Trends in data storage and management

This section is titled ‘New directions: students and technology’, but I’m afraid that from the titles, the talks don’t bear out this promise.

However, the first one, on Trends in data storage by Richard Barga from Microsoft, should be interesting, as large portable storage is one of the really fast moving aspects of technology at the moment.

Although the presentation turned out to have no comment on students and technology at all, the issues being tackled here are really of topical interest, as data storage is tied into power usage – and thus global warming. Some of the figures Richard quotes are shocking – e.g. up to 50% of power in a data centre is used to convert current from a/c to d/c and back again (either side of a UPS).

This first thing to say is that our ability to store is growing incredibly (outpacing Moore’s law), and demand for storage is also growing incredibly.

What’s driving storage demand?
Google, Yahoo, etc – all collecting massive amounts of user generated content – who clicked on what etc.
Scientific community – huge datasets

Although increase in disk density is slowing, it is still growing. However, alongside rotating magnetic storage is flash storage. You can now get 16Gb flash drives. This is being driven from the ground up – use in phones, camera,

By 2012 a 1 or 2 Terabyte disk for $400 – not only cheap, but also low energy use (he has already mentioned the fact that if we keep growing traditional storage at current rates, we won’t be able to power it!)

Storage is now cheap (1 terabyte about 1000 dollars). However, the cost of maintaining storage is very expensive (can be $100k per Tb per year).

So – need to look at tiered storage – use cheaper drives to store less important data (for example, may be storing email on expensive storage, where documents in email are often multiple copies – if this can be moved to cheaper storage, you’ve got a saving)

By introducing appropriate technologies you can make significant savings.

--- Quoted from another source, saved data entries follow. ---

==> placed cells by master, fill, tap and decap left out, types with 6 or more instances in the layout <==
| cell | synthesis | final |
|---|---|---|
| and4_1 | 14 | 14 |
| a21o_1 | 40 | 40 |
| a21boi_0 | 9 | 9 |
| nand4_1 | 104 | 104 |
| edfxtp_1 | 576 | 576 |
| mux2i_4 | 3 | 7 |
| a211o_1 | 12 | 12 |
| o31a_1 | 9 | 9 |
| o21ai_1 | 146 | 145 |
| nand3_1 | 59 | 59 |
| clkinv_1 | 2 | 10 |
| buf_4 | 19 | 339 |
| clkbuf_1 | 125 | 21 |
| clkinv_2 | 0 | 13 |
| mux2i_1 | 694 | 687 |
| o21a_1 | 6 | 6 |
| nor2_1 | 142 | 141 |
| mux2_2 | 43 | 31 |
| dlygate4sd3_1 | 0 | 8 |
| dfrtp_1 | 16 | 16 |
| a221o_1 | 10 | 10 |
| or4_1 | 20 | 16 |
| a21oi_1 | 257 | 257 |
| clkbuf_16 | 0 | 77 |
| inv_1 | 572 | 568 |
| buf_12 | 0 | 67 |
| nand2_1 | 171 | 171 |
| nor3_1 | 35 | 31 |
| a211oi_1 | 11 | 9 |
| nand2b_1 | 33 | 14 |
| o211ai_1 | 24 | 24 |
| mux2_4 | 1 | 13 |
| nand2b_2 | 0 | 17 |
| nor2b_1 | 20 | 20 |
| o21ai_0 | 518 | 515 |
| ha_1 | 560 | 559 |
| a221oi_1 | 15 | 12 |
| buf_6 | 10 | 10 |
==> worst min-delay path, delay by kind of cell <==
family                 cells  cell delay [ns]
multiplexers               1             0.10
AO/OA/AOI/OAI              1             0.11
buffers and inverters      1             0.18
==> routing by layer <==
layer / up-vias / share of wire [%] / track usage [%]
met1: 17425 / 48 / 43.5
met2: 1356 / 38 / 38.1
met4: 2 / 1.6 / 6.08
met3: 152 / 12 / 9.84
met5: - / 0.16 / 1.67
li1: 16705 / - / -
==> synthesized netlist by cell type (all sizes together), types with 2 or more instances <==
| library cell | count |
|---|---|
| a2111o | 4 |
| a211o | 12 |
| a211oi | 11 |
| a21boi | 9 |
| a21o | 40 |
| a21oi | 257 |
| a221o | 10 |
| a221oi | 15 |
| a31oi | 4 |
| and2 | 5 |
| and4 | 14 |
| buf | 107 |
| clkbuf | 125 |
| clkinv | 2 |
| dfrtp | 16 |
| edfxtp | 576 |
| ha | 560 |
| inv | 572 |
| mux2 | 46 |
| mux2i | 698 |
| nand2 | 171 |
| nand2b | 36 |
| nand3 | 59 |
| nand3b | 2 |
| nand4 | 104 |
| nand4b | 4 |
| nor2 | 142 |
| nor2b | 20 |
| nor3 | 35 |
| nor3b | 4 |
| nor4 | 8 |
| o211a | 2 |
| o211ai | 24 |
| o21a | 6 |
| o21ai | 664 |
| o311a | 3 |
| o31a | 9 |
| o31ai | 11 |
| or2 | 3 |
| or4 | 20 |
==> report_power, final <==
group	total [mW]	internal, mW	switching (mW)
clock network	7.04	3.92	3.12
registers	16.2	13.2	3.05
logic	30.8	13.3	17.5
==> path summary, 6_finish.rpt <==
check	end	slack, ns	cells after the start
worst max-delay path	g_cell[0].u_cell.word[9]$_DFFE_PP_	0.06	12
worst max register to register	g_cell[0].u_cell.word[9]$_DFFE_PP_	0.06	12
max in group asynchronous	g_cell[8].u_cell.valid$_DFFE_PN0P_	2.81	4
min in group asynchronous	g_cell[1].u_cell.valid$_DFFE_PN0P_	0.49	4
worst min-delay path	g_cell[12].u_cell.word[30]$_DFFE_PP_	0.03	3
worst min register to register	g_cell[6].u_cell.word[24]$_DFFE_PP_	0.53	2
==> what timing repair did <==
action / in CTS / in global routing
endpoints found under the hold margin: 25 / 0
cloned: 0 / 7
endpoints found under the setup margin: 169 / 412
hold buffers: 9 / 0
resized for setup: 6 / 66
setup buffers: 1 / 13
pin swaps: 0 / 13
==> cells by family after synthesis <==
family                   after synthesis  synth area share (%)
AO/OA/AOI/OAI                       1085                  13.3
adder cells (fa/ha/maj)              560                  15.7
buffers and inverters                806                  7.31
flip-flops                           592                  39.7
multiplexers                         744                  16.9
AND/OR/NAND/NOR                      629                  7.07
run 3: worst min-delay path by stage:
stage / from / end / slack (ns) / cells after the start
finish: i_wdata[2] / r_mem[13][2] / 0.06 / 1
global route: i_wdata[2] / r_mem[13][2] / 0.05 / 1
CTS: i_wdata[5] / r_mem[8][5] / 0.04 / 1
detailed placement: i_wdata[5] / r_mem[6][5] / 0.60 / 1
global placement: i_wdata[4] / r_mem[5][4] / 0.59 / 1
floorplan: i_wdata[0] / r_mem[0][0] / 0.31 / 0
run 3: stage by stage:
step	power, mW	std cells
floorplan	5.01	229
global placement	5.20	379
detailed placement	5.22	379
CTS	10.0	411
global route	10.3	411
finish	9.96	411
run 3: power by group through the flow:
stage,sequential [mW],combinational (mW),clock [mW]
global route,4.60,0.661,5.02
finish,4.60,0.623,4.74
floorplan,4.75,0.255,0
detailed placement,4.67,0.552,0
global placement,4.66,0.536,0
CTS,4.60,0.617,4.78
[config.mk]
export PLATFORM = sky130hd
export DESIGN_NAME = utf16le_to_utf8_transcoder
export DESIGN_NICKNAME = d
export VERILOG_FILES = /design/src/u2u8_pkg.sv /design/src/u2u8_encode.sv /design/src/u2u8_serial.sv /design/src/utf16le_to_utf8_transcoder.sv
export SDC_FILE = /design/constraint.sdc
export NUM_CORES = 1
export LEC_CHECK = 0
export BUFFER_PORTS_ARGS = -buffer_cell sky130_fd_sc_hd__buf_4
export CORE_AREA = 2 2 108 110
export CTS_BUF_LIST = sky130_fd_sc_hd__clkbuf_8 sky130_fd_sc_hd__clkbuf_16
export CTS_CLUSTER_SIZE = 8
export DETAILED_ROUTE_END_ITERATION = 7
export DIE_AREA = 0 0 110 112
export HOLD_SLACK_MARGIN = 0.05
export REMOVE_ABC_BUFFERS = 1
export SLEW_MARGIN = 20
export SYNTH_ARGS = -nofsm -noshare
export SYNTH_HDL_FRONTEND = slang
export SYNTH_SLANG_ARGS = --single-unit
[constraint.sdc]
create_clock -name clk_i -period 5.6 [get_ports clk_i]
set_clock_uncertainty 0.1 [all_clocks]
set_input_delay 1.12 -clock clk_i [delete_from_list [all_inputs] [get_ports clk_i]]
set_output_delay 1.12 -clock clk_i [all_outputs]
set_load 0.01 [all_outputs]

Microsoft experimented on the reliability of cheap disks – and found that cheap sata disks are much more reliable than the literature suggests. So, MS, Google, etc. are using large arrays of cheap disks rather than spending twice as much on SCSI drives. Where there are errors, with proper backups and multiple disks, you can simply replaced failed disks, still cheaper.

Now Roger is moving on to some issues close to my heart – the cost of power and cooling in data centers with large amount of storage. Gartner have said that Power and cooling will be a top 3 issue for CIOs in the near future.

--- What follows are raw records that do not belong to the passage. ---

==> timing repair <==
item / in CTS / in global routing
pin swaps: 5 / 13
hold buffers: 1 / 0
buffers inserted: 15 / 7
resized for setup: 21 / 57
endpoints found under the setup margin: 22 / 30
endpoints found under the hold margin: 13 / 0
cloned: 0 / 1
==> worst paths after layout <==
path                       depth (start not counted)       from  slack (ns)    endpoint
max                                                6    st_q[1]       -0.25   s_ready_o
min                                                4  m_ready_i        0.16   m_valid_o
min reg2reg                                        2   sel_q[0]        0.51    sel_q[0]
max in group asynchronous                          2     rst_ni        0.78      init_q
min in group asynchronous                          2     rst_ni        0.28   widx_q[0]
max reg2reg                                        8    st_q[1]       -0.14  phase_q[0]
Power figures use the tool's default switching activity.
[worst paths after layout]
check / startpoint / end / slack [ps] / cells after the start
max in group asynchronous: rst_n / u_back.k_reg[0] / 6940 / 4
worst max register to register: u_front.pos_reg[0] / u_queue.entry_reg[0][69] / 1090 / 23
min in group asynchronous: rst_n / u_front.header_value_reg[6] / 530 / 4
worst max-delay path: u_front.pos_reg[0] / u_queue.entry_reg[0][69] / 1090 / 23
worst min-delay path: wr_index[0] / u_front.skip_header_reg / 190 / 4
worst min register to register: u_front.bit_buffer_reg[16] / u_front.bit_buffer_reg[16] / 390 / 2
## src/rtl/mwf_pkg.sv

```systemverilog
package mwf_pkg;

   localparam int MaxWidth  = 1024;
   localparam int MaxKernel = 7;
   localparam int StoreRows = 8;
   localparam int ColBits   = $clog2(MaxWidth);
   localparam int RowBits   = $clog2(StoreRows);
   localparam int AddrBits  = ColBits + RowBits;
   localparam int MemDepth  = StoreRows * MaxWidth;

   // register indexes on the csr port
   localparam logic [1:0] REG_FRAME_WIDTH  = 2'd0;
   localparam logic [1:0] REG_FRAME_HEIGHT = 2'd1;
   localparam logic [1:0] REG_KERNEL_SIZE  = 2'd2;

   localparam logic OP_PIXEL = 1'b0;
   localparam logic OP_DRAIN = 1'b1;

   typedef struct packed {
      logic       operation;
      logic [7:0] pixel_in;
   } req_pkt_type;

   typedef struct packed {
      logic [7:0] pixel_out;
      logic       frame_end;
   } rsp_pkt_type;

   typedef struct packed {
      logic [10:0] frame_width;
      logic [10:0] frame_height;
      logic [2:0]  kernel_size;
   } cfg_type;

   typedef enum logic [2:0] {
      ST_CLEAR,
      ST_IDLE,
      ST_PASS,
      ST_PDATA,
      ST_SCAN,
      ST_DECIDE,
      ST_DONE
   } state_type;

   // zero-based rank of the median in a (2r+1)^2 window
   function automatic logic [5:0] median_rank(input logic [1:0] radius);
      logic [5:0] rank;
      begin
         unique case (radius)
            2'd0: rank = 6'd0;
            2'd1: rank = 6'd4;
            2'd2: rank = 6'd12;
            default: rank = 6'd24;
         endcase
         return rank;
      end
   endfunction

endpackage

```

## src/rtl/mwf_csr.sv

```systemverilog
module mwf_csr
   import mwf_pkg::*;
(
   input  logic        clock,
   input  logic        reset,
   input  logic        csr_psel,
   input  logic        csr_penable,
   input  logic        csr_pwrite,
   input  logic [3:0]  csr_paddr,
   input  logic [31:0] csr_pwdata,
   output logic [31:0] csr_prdata,
   output logic        csr_pready,
   output cfg_type     cfg
);

   cfg_type    cfg_ff;
   logic       wr_fire;
   logic [1:0] reg_idx;

   assign csr_pready = 1'b1;
   assign reg_idx    = csr_paddr[3:2];
   assign wr_fire    = csr_psel && csr_penable && csr_pwrite;
   assign cfg        = cfg_ff;

   // register writes
   always_ff @(posedge clock) begin
      if (reset) begin
         cfg_ff.frame_width  <= 11'd640;
         cfg_ff.frame_height <= 11'd480;
         cfg_ff.kernel_size  <= 3'd3;
      end else if (wr_fire) begin
         unique case (reg_idx)
            REG_FRAME_WIDTH:  cfg_ff.frame_width  <= csr_pwdata[10:0];
            REG_FRAME_HEIGHT: cfg_ff.frame_height <= csr_pwdata[10:0];
            REG_KERNEL_SIZE:  cfg_ff.kernel_size  <= csr_pwdata[2:0];
            default: ;
         endcase
      end
   end

   // read mux
   always_comb begin
      unique case (reg_idx)
         REG_FRAME_WIDTH:  csr_prdata = {21'd0, cfg_ff.frame_width};
         REG_FRAME_HEIGHT: csr_prdata = {21'd0, cfg_ff.frame_height};
         REG_KERNEL_SIZE:  csr_prdata = {29'd0, cfg_ff.kernel_size};
         default:          csr_prdata = 32'd0;
      endcase
   end

endmodule

```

It can take as much power to cool a system as to power the system in the first place. Examples of people installing SANs and finding they cannot get enough power to run it (that is, the grid can’t supply them with sufficient power).

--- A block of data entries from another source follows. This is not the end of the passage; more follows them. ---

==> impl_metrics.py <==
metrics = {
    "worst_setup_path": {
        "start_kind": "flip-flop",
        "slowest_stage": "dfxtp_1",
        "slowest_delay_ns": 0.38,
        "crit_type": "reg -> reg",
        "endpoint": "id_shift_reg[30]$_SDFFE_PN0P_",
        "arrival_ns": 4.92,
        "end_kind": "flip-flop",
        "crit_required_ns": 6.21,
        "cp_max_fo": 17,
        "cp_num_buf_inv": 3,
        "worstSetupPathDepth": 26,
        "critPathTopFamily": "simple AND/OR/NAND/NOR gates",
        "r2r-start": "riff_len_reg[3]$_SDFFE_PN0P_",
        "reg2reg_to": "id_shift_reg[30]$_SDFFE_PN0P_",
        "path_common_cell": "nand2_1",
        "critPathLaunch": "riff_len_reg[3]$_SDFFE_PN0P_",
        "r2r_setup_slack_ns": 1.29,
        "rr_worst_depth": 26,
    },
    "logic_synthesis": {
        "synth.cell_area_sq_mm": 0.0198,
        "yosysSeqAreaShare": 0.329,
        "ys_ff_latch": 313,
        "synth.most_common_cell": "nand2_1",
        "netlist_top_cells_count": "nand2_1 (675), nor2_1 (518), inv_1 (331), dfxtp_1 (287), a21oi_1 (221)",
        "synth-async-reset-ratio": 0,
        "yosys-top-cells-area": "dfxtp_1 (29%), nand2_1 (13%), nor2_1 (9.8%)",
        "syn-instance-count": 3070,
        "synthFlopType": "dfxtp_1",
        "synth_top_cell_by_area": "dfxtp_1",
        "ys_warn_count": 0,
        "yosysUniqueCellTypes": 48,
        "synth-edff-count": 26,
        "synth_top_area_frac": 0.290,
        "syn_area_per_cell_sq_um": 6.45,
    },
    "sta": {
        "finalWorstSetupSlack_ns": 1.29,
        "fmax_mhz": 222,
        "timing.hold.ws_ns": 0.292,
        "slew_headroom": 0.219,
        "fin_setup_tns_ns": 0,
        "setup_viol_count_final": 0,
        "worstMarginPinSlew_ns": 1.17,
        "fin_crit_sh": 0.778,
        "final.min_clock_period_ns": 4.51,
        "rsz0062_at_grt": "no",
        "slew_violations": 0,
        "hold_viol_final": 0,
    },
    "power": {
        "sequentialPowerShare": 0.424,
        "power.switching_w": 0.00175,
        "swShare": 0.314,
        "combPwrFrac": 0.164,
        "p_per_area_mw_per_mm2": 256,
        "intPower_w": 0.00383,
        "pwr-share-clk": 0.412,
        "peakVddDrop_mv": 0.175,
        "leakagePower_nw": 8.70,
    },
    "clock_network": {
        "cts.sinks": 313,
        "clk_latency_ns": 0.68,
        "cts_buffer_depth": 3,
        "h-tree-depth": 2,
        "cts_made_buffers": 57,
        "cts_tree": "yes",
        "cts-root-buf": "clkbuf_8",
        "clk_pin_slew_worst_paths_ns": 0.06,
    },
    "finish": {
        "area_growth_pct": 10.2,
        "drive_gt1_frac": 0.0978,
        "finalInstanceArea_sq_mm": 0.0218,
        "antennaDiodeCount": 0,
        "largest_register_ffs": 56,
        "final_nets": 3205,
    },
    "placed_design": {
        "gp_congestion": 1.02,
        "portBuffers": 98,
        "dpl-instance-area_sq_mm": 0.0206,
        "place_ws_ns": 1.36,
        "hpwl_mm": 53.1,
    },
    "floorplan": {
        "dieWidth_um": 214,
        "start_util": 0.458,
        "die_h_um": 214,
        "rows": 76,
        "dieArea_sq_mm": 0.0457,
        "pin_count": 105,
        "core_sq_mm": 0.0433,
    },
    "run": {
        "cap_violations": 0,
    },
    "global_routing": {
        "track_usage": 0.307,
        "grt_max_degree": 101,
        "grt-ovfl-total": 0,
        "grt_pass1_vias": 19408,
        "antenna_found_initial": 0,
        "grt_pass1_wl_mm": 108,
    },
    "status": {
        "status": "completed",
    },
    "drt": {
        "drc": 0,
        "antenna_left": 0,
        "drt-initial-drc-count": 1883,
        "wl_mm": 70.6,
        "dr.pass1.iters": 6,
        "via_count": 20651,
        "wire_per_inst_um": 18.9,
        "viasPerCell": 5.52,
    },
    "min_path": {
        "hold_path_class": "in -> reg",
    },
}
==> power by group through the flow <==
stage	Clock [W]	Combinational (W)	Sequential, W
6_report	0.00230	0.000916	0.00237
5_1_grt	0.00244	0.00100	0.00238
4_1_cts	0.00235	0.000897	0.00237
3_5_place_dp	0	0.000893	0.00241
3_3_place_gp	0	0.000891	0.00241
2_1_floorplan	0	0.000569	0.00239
[src/hdl/quoted_string_escape_decoder_assert.svh]
// assertion macros shared by the decoder
`ifndef QUOTED_STRING_ESCAPE_DECODER_ASSERT_SVH
`define QUOTED_STRING_ESCAPE_DECODER_ASSERT_SVH

// condition holds in the same cycle
`define QSED_ASSERT_NOW(label, clk, rst, ante, cons, msg) \
   label: assert property (@(posedge clk) disable iff (rst) (ante) |-> (cons)) \
      else $error(msg);

// condition holds in the next cycle
`define QSED_ASSERT_NEXT(label, clk, rst, ante, cons, msg) \
   label: assert property (@(posedge clk) disable iff (rst) (ante) |=> (cons)) \
      else $error(msg);

`endif

[src/hdl/qsed_pkg.sv]
`default_nettype none

package qsed_pkg;

   typedef enum logic [2:0] {
      PH_START = 3'd0,
      PH_BODY  = 3'd1,
      PH_ESC   = 3'd2,
      PH_HEX1  = 3'd3,
      PH_HEX2  = 3'd4,
      PH_OCT   = 3'd5,
      PH_DONE  = 3'd6
   } phase_type;

   typedef enum logic [1:0] {
      KIND_DATA  = 2'd0,
      KIND_DONE  = 2'd1,
      KIND_NOQ   = 2'd2,
      KIND_EARLY = 2'd3
   } kind_type;

   typedef struct packed {
      logic [7:0] in_byte;
      logic       in_last;
   } req_type;

   typedef struct packed {
      logic [7:0] out_byte;
      kind_type   kind;
   } rsp_type;

   localparam logic [7:0] CHAR_QUOTE  = 8'h22;
   localparam logic [7:0] CHAR_BSLASH = 8'h5C;
   localparam logic [7:0] CHAR_LOWX   = 8'h78;
   localparam logic [7:0] CHAR_UPX    = 8'h58;
   localparam logic [7:0] CHAR_ZERO   = 8'h30;
   localparam logic [7:0] CHAR_ONE    = 8'h31;
   localparam logic [7:0] CHAR_SEVEN  = 8'h37;
   localparam logic [7:0] CHAR_NINE   = 8'h39;
   localparam logic [7:0] CHAR_LOWA   = 8'h61;
   localparam logic [7:0] CHAR_LOWF   = 8'h66;
   localparam logic [7:0] CHAR_UPA    = 8'h41;
   localparam logic [7:0] CHAR_UPF    = 8'h46;
   localparam logic [7:0] CHAR_LOWN   = 8'h6E;
   localparam logic [7:0] CHAR_LOWT   = 8'h74;
   localparam logic [7:0] CHAR_LOWR   = 8'h72;
   localparam logic [7:0] CHAR_LOWB   = 8'h62;
   localparam logic [7:0] CHAR_LOWV   = 8'h76;
   localparam logic [7:0] CHAR_CASE   = 8'h20;

   localparam logic [7:0] CODE_NL  = 8'h0A;
   localparam logic [7:0] CODE_TAB = 8'h09;
   localparam logic [7:0] CODE_CR  = 8'h0D;
   localparam logic [7:0] CODE_BEL = 8'h07;
   localparam logic [7:0] CODE_BS  = 8'h08;
   localparam logic [7:0] CODE_FF  = 8'h0C;
   localparam logic [7:0] CODE_VT  = 8'h0B;
   localparam logic [7:0] CODE_NUL = 8'h00;

   // {is_digit, value}
   function automatic logic [4:0] hex_value(input logic [7:0] b);
      logic [4:0] res;
      res = 5'd0;
      if (b >= CHAR_ZERO && b <= CHAR_NINE) begin
         res = {1'b1, b[3:0]};
      end else if ((b >= CHAR_LOWA && b <= CHAR_LOWF) || (b >= CHAR_UPA && b <= CHAR_UPF)) begin
         res = {1'b1, 4'(b[2:0] + 4'd9)};
      end
      return res;
   endfunction

   function automatic logic [7:0] simple_escape(input logic [7:0] b);
      logic [7:0] res;
      logic [7:0] low;
      low = b | CHAR_CASE;
      res = b;
      case (low)
         CHAR_LOWN: res = CODE_NL;
         CHAR_LOWT: res = CODE_TAB;
         CHAR_LOWR: res = CODE_CR;
         CHAR_LOWA: res = CODE_BEL;
         CHAR_LOWB: res = CODE_BS;
         CHAR_LOWF: res = CODE_FF;
         CHAR_LOWV: res = CODE_VT;
         default:   res = b;
      endcase
      if (b == CHAR_ZERO) begin
         res = CODE_NUL;
      end
      return res;
   endfunction

endpackage

`default_nettype wire

[src/hdl/quoted_string_escape_decoder.sv]
// channel  | ports                        | payload
// ---------+------------------------------+-------------------------------
// request  | req_valid, req_stall, req_data | in_byte, in_last
// response | rsp_valid, rsp_stall, rsp_data | out_byte, kind
//
// one byte is taken per cycle while req_stall is low; its result, if any,
// is registered the cycle after, in the output or the skid register.
// the cost per byte is set by the parse phase update, a single small step.
// reset (synchronous) returns to awaiting an opening quote, both slots empty.
// a stalled result is held in the output register, the next one in a skid
// register; req_stall rises only while the skid register is occupied.
`default_nettype none

`include "quoted_string_escape_decoder_assert.svh"

module quoted_string_escape_decoder (
   input  wire  logic              clock,
   input  wire  logic              reset,
   input  wire  logic              req_valid,
   output       logic              req_stall,
   input  wire  qsed_pkg::req_type req_data,
   output       logic              rsp_valid,
   input  wire  logic              rsp_stall,
   output       qsed_pkg::rsp_type rsp_data
);

   qsed_pkg::phase_type phase_ff, phase_in;
   logic [3:0]          partial_ff, partial_in;

   logic              out_valid_ff, out_valid_in;
   qsed_pkg::rsp_type out_data_ff, out_data_in;
   logic              skid_valid_ff, skid_valid_in;
   qsed_pkg::rsp_type skid_data_ff, skid_data_in;

   logic              accept;
   logic              out_free;
   logic              emit;
   logic              closed;
   qsed_pkg::kind_type kind;
   logic [7:0]        val;
   logic [7:0]        b;
   logic [4:0]        hex;
   logic              is_oct;
   logic              is_oct_lead;
   logic              is_x;
   qsed_pkg::rsp_type result;

   assign b           = req_data.in_byte;
   assign hex         = qsed_pkg::hex_value(b);
   assign is_oct      = (b >= qsed_pkg::CHAR_ZERO) && (b <= qsed_pkg::CHAR_SEVEN);
   assign is_oct_lead = (b >= qsed_pkg::CHAR_ONE) && (b <= qsed_pkg::CHAR_SEVEN);
   assign is_x        = (b == qsed_pkg::CHAR_LOWX) || (b == qsed_pkg::CHAR_UPX);

   assign req_stall = skid_valid_ff;
   assign accept    = req_valid && !skid_valid_ff;
   assign out_free  = !out_valid_ff || !rsp_stall;

   // next phase and partial escape value
   always_comb begin
      phase_in   = phase_ff;
      partial_in = partial_ff;
      case (phase_ff)
         qsed_pkg::PH_START: begin
            phase_in = (b == qsed_pkg::CHAR_QUOTE) ? qsed_pkg::PH_BODY : qsed_pkg::PH_DONE;
         end
         qsed_pkg::PH_BODY: begin
            if (b == qsed_pkg::CHAR_QUOTE) begin
               phase_in = qsed_pkg::PH_DONE;
            end else if (b == qsed_pkg::CHAR_BSLASH) begin
               phase_in = qsed_pkg::PH_ESC;
            end
         end
         qsed_pkg::PH_ESC: begin
            if (is_x) begin
               phase_in = qsed_pkg::PH_HEX1;
            end else if (is_oct_lead) begin
               partial_in = {1'b0, b[2:0]};
               phase_in   = qsed_pkg::PH_OCT;
            end else begin
               phase_in = qsed_pkg::PH_BODY;
            end
         end
         qsed_pkg::PH_HEX1: begin
            if (hex[4]) begin
               partial_in = hex[3:0];
               phase_in   = qsed_pkg::PH_HEX2;
            end else begin
               phase_in = qsed_pkg::PH_BODY;
            end
         end
         qsed_pkg::PH_HEX2: phase_in = qsed_pkg::PH_BODY;
         qsed_pkg::PH_OCT:  phase_in = qsed_pkg::PH_BODY;
         default:           phase_in = phase_ff;
      endcase
      if (req_data.in_last) begin
         phase_in   = qsed_pkg::PH_START;
         partial_in = 4'd0;
      end
   end

   // result of this byte
   always_comb begin
      emit   = 1'b0;
      closed = 1'b0;
      kind   = qsed_pkg::KIND_DATA;
      val    = 8'd0;
      case (phase_ff)
         qsed_pkg::PH_START: begin
            if (b != qsed_pkg::CHAR_QUOTE) begin
               emit   = 1'b1;
               kind   = qsed_pkg::KIND_NOQ;
               closed = 1'b1;
            end
         end
         qsed_pkg::PH_BODY: begin
            if (b == qsed_pkg::CHAR_QUOTE) begin
               emit   = 1'b1;
               kind   = qsed_pkg::KIND_DONE;
               closed = 1'b1;
            end else if (b != qsed_pkg::CHAR_BSLASH) begin
               emit = 1'b1;
               val  = b;
            end
         end
         qsed_pkg::PH_ESC: begin
            if (!is_x && !is_oct_lead) begin
               emit = 1'b1;
               val  = qsed_pkg::simple_escape(b);
            end
         end
         qsed_pkg::PH_HEX1: begin
            if (!hex[4]) begin
               emit = 1'b1;
               val  = qsed_pkg::CHAR_LOWX;
            end
         end
         qsed_pkg::PH_HEX2: begin
            emit = 1'b1;
            val  = hex[4] ? {partial_ff, hex[3:0]} : {4'd0, partial_ff};
         end
         qsed_pkg::PH_OCT: begin
            emit = 1'b1;
            val  = is_oct ? {2'b00, partial_ff[2:0], b[2:0]} : {4'd0, partial_ff};
         end
         default: closed = 1'b1;
      endcase
      // text ended with the string still open
      if (req_data.in_last && !closed) begin
         emit = 1'b1;
         kind = qsed_pkg::KIND_EARLY;
         val  = 8'd0;
      end
   end

   assign result.out_byte = val;
   assign result.kind     = kind;

   // output register plus skid register
   always_comb begin
      out_valid_in  = out_valid_ff;
      out_data_in   = out_data_ff;
      skid_valid_in = skid_valid_ff;
      skid_data_in  = skid_data_ff;
      if (out_free) begin
         if (skid_valid_ff) begin
            out_valid_in  = 1'b1;
            out_data_in   = skid_data_ff;
            skid_valid_in = 1'b0;
         end else begin
            out_valid_in = accept && emit;
            out_data_in  = result;
         end
      end else if (accept && emit) begin
         skid_valid_in = 1'b1;
         skid_data_in  = result;
      end
   end

   always_ff @(posedge clock) begin
      if (reset) begin
         phase_ff      <= qsed_pkg::PH_START;
         partial_ff    <= 4'd0;
         out_valid_ff  <= 1'b0;
         skid_valid_ff <= 1'b0;
      end else begin
         if (accept) begin
            phase_ff   <= phase_in;
            partial_ff <= partial_in;
         end
         out_valid_ff  <= out_valid_in;
         skid_valid_ff <= skid_valid_in;
      end
   end

   always_ff @(posedge clock) begin
      out_data_ff  <= out_data_in;
      skid_data_ff <= skid_data_in;
   end

   assign rsp_valid = out_valid_ff;
   assign rsp_data  = out_data_ff;

   `QSED_ASSERT_NOW(a_skid_behind_out, clock, reset, skid_valid_ff, out_valid_ff,
                    "skid item without output item")
   `QSED_ASSERT_NEXT(a_stalled_emit_to_skid, clock, reset,
                     out_valid_ff && rsp_stall && accept && emit, skid_valid_ff,
                     "stalled result not kept in skid register")
   `QSED_ASSERT_NOW(a_status_byte_zero, clock, reset,
                    out_valid_ff && (out_data_ff.kind != qsed_pkg::KIND_DATA),
                    out_data_ff.out_byte == 8'd0, "status item carries nonzero byte")
   `QSED_ASSERT_NEXT(a_last_restarts, clock, reset, accept && req_data.in_last,
                     phase_ff == qsed_pkg::PH_START, "parser not restarted after last byte")

endmodule

`default_nettype wire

One thing that can be done is to use Storage virtualisation – but we are in very early days. But in the above example, they managed to acheive a server consolidation of 30:1 (although 20:1 is more typical)

Coming back to Flash – example of being able to drop power from 500W to 1W by using Flash in place of spinning media.

Racks can’t cool more than 10Kw per rack using forced air cooling alone – water is 3500 times more effective than air by volume – you can also get water-cooled racks (e.g. SprayCool)

So – performance and power demands will continue to grow.
In this context data center thermal capacity is the challenge.
No ‘magic bullet’ – but new Service Oriented Architectures will emerge, and become accepted (e.g. Amazon S3).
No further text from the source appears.